[Stored items]
============================================================

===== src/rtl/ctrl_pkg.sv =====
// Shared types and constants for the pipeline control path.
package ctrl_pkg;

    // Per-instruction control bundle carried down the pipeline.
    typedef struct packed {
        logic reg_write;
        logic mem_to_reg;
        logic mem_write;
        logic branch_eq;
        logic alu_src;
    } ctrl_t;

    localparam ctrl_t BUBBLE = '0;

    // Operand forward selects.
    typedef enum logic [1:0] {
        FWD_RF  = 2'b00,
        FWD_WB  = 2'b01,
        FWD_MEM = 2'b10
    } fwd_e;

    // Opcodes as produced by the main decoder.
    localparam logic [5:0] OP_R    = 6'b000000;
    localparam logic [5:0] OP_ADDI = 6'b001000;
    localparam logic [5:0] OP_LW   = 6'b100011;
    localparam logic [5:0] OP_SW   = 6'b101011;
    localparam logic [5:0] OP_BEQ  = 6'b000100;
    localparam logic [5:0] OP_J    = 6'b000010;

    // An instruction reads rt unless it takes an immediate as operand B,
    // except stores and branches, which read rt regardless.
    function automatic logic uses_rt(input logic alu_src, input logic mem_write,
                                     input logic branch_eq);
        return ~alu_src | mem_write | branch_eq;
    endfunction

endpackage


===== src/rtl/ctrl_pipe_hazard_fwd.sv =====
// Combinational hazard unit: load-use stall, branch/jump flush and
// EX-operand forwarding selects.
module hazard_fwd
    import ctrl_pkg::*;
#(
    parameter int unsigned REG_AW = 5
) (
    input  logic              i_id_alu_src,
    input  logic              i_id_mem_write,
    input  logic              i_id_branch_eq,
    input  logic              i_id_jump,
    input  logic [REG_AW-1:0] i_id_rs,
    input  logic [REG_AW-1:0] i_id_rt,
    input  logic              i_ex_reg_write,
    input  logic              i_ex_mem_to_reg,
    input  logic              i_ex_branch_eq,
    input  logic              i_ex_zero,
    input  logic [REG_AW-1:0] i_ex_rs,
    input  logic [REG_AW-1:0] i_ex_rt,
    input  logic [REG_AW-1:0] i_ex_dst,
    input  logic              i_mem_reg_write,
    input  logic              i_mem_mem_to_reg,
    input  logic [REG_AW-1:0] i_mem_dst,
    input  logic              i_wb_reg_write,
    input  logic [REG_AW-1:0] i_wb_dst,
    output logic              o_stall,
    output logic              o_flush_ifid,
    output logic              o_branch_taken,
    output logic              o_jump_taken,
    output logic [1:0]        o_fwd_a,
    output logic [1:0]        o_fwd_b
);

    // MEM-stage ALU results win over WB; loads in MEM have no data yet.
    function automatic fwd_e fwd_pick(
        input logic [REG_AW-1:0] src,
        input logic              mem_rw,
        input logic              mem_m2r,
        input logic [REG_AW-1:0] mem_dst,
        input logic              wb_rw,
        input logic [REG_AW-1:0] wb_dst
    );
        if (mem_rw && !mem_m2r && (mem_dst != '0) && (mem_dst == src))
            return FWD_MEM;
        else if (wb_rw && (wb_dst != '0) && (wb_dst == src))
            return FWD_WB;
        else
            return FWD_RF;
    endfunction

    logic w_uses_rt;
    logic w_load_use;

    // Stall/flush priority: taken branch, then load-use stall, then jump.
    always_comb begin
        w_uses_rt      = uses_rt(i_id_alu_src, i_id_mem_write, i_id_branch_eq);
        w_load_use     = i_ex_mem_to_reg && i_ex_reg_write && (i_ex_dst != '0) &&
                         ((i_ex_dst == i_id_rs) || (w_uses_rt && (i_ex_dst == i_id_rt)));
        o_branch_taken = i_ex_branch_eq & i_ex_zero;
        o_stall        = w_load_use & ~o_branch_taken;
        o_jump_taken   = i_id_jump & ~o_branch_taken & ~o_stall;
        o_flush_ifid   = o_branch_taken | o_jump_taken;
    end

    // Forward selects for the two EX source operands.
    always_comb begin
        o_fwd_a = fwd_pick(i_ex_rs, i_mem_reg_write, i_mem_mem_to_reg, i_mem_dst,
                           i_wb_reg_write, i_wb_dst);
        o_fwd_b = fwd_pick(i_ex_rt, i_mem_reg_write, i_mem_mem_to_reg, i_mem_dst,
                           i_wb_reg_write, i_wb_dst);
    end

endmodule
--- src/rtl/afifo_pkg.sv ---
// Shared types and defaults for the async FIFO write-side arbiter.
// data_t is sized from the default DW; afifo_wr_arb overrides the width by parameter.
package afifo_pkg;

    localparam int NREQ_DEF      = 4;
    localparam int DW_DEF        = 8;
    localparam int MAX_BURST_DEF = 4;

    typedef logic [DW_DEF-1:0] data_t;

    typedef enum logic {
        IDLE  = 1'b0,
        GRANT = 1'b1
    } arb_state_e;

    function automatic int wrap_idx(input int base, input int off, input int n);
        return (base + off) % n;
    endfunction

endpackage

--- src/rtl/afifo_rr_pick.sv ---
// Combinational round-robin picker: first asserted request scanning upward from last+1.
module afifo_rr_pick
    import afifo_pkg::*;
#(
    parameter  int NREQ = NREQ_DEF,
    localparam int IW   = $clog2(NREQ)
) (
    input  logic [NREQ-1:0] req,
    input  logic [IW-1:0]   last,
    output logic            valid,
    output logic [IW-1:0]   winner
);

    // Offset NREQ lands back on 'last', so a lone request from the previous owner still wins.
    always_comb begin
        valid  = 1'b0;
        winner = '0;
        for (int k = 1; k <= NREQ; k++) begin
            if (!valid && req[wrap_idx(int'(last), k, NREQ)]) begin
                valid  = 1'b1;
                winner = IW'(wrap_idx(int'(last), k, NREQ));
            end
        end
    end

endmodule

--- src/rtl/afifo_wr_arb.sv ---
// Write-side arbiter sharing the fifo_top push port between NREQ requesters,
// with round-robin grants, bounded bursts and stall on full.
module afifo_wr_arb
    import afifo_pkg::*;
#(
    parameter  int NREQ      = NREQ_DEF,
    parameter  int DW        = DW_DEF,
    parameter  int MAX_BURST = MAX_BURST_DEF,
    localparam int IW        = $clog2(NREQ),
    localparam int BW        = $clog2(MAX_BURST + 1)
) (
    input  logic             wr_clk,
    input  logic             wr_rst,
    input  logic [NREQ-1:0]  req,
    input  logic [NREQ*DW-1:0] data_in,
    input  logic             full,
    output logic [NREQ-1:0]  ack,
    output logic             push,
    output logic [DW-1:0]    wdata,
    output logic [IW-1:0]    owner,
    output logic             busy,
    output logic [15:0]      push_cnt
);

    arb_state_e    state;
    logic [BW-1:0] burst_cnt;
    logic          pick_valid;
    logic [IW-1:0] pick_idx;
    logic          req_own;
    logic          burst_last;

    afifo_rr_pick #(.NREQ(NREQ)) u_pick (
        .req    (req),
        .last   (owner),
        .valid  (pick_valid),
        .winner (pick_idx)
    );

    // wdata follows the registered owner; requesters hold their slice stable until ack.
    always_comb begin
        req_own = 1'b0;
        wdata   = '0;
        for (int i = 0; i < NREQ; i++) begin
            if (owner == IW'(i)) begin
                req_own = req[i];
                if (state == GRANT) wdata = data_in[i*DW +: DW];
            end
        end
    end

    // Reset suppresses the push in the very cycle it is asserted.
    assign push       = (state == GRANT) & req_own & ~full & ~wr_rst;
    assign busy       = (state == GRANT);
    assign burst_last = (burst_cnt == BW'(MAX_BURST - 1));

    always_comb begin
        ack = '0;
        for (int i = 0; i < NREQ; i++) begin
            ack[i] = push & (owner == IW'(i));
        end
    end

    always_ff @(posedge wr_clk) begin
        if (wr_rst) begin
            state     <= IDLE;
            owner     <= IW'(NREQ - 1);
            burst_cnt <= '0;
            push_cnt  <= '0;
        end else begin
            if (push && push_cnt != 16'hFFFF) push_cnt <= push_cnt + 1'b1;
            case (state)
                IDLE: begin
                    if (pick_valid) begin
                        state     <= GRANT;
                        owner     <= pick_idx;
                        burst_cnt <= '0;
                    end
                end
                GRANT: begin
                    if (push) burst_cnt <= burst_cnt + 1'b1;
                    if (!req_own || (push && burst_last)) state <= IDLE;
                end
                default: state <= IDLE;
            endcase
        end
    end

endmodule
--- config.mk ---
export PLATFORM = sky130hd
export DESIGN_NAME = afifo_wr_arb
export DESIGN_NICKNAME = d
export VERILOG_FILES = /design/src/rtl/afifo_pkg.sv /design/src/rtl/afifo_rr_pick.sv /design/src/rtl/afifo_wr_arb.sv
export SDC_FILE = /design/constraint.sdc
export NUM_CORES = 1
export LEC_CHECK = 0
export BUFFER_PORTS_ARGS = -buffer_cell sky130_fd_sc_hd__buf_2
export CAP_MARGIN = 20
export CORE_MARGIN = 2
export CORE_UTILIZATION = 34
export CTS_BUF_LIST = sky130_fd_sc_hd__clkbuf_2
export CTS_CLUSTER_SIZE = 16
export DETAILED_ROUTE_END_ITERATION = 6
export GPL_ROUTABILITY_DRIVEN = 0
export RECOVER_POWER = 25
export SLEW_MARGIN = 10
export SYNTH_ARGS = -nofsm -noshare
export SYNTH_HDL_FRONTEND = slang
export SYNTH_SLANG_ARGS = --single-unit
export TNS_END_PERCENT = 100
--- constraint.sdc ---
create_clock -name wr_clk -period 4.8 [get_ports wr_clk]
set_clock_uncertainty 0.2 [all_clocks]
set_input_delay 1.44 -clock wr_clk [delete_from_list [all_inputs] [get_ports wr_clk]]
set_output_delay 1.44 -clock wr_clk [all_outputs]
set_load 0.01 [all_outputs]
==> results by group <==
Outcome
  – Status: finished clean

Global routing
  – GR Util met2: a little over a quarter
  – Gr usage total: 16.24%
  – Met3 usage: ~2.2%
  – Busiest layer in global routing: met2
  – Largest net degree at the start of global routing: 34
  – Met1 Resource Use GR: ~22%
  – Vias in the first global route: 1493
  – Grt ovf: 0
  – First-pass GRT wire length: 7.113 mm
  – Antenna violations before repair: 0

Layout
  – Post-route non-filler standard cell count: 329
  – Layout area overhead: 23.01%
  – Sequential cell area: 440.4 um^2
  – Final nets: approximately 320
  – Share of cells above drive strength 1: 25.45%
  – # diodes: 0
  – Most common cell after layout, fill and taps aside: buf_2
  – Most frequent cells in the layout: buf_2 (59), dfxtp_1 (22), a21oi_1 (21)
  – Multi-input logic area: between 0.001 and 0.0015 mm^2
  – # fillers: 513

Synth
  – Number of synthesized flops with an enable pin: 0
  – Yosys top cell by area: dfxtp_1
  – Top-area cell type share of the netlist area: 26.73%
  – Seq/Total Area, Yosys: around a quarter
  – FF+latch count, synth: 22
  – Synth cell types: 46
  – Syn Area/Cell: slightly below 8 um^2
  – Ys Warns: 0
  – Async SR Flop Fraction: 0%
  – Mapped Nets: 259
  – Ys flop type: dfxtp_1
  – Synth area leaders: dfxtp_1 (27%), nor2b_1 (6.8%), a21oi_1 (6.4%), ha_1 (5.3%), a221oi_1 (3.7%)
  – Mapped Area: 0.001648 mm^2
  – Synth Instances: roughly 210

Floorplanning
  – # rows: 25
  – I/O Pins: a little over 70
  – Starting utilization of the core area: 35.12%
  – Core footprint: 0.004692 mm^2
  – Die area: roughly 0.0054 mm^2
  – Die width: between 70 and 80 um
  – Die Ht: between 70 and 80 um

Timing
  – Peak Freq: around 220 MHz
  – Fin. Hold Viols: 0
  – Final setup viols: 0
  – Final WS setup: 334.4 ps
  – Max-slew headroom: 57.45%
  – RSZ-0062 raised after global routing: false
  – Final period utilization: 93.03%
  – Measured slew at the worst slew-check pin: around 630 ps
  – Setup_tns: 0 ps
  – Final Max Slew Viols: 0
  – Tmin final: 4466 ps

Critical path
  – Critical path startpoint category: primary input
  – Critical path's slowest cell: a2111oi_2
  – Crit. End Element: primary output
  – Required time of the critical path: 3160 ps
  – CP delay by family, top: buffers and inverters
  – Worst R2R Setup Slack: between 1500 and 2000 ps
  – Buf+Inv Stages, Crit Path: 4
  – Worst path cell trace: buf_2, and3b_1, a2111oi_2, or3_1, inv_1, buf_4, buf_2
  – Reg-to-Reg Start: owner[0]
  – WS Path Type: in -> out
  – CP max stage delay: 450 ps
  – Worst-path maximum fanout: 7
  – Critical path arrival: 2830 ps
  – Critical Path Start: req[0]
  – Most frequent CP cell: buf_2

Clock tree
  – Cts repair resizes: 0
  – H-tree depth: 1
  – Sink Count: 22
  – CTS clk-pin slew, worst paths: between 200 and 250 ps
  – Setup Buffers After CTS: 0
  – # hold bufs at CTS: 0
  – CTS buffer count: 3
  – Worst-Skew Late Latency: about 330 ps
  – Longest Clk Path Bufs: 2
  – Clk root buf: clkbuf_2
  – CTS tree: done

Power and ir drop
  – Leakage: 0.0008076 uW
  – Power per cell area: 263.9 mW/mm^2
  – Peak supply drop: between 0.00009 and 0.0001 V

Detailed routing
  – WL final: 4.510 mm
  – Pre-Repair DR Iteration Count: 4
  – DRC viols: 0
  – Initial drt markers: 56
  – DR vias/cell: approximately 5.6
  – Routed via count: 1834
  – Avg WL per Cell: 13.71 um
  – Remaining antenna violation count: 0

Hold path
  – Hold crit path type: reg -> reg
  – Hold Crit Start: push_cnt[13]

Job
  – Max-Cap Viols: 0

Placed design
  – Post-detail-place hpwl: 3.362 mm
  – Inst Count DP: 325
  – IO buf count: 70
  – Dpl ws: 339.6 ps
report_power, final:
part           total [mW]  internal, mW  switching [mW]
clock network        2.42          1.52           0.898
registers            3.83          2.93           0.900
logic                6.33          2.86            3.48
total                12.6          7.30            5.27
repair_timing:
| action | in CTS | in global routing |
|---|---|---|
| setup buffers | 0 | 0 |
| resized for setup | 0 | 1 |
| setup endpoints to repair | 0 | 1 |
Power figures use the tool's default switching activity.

============================================================

■ Problem description:
Among the entries above, the lines between the ones containing "cell types: 46" and "Floorplanning", inclusive, are to be transcribed exactly. No other line is to be given.

■ Expected answer:
  – Synth cell types: 46
  – Syn Area/Cell: slightly below 8 um^2
  – Ys Warns: 0
  – Async SR Flop Fraction: 0%
  – Mapped Nets: 259
  – Ys flop type: dfxtp_1
  – Synth area leaders: dfxtp_1 (27%), nor2b_1 (6.8%), a21oi_1 (6.4%), ha_1 (5.3%), a221oi_1 (3.7%)
  – Mapped Area: 0.001648 mm^2
  – Synth Instances: roughly 210

Floorplanning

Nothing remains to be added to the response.